HOME総合情報概要・基本データ刊行物教養学部報652号(2024年2月 1日)

教養学部報

第652号 外部公開

人間の住めない場所 ガザ

鈴木啓之

 二〇一二年に国際連合は『二〇二〇年のガザ:人が住める場所なのか?』と題した英語のレポートを発表した。決して広いとは言えないガザ地区で、二〇〇万人の人口が暮らしていける環境があるのか、というのがレポートの主題だった。

 表題に掲げられた問いへの答えは「ノー」だろう。特に懸念されたのは、電力不足である。二〇二〇年に、電力需要は一日あたり五五〇メガワットに拡大することが見込まれていた。一方で、二〇一一年段階での供給される電力は二四二メガワットに過ぎなかった。うち、ガザ地区の火力発電所が供給できる電力は一〇〇メガワットに留まり、残りの一二〇メガワットがイスラエルから、二二メガワットがエジプトから供給されていた。

 事態の深刻ぶりを示すのは、二〇一一年の電力需要である。この段階で、ガザ地区全域での電力需要は三五〇メガワットだった。つまり、ガザ地区の電力は、そもそも足りていなかったのだ。

 深刻な電力不足は、ガザ地区のインフラを壊していった。病院では度重なる停電と不安定な電圧で医療機器の故障が相次いだ。下水処理場も機能をほとんど停止し、生活排水はため池に集めるか、海に直接放出するしかなかった。九万立方メートルの汚水が海に直接放出され、深刻な海洋汚染を引き起こしていた。また地下の帯水層の汚染が進み、二〇一一年の段階で飲料水として用いることができる水は地区全体で一〇パーセントを辛うじて確保する状態にあった。汚染は広がり、二〇一六年には飲料水の確保はガザ地区内の水源ではほぼ不可能になることが予測されていた。

 この信じがたいような環境が、ガザ地区の日常であった。問題なのは、こうした苛酷な環境が、人工的に作り出されたものだということだろう。経済社会学者のサラ・ロイは、ガザ地区に対するイスラエルの政策を指して、「De-development」と呼んだ。つまり、意図的に低開発状態に留め置かれてきたのがガザ地区であると言う。もともとは、経済的な主導権をイスラエルが握り、ガザ地区やヨルダン川西岸地区といった占領地を安価な労働力の供給源に留める狙いがあった。
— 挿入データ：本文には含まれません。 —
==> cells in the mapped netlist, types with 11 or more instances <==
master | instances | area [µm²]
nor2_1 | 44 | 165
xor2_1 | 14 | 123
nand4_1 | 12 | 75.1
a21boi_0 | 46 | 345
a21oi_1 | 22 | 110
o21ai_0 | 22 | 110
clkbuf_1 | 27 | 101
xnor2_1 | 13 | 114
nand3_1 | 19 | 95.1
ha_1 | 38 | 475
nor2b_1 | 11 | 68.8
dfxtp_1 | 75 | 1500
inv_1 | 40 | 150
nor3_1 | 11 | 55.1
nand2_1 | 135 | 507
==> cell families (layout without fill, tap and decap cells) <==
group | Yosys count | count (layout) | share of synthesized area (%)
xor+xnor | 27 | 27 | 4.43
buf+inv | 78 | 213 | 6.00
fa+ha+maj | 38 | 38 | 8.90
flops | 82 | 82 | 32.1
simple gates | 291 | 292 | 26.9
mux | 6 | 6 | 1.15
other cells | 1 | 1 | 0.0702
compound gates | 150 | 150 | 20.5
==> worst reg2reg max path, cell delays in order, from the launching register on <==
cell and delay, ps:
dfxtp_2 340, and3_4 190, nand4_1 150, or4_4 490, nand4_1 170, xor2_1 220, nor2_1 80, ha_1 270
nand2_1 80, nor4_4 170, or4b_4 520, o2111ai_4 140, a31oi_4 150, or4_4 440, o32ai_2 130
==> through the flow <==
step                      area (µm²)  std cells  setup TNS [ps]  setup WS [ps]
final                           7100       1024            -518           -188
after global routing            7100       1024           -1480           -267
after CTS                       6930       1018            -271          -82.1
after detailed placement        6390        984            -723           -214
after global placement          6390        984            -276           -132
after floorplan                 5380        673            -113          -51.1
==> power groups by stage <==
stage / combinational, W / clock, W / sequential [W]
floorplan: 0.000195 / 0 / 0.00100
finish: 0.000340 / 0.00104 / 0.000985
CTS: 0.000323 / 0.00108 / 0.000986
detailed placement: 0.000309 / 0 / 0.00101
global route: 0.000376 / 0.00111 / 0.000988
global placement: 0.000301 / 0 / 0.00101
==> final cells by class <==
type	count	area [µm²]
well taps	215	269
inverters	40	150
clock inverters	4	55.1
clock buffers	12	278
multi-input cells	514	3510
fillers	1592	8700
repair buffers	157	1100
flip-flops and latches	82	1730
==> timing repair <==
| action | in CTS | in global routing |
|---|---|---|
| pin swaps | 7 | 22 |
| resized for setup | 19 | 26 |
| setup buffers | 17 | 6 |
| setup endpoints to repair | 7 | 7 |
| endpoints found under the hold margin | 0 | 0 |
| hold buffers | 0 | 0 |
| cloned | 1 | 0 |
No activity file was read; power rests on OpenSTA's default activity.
 実際に、占領地に暮らすパレスチナ人は、一九七〇年代から九〇年代頃までイスラエルでの出稼ぎによって現金収入を得ていた。ところが、一九九〇年代頃から、パレスチナ人にかわって東南アジア系の労働者がより安価な労働力としてイスラエルに流入した。占領地で一九八七年に起きたパレスチナ人の蜂起「インティファーダ」も、この傾向に拍車をかけた。こうして占領地が安価な労働力の供給源として「重宝」される時代が終わり、イスラエルの政策はパレスチナ社会に対する分離へと進んでいった。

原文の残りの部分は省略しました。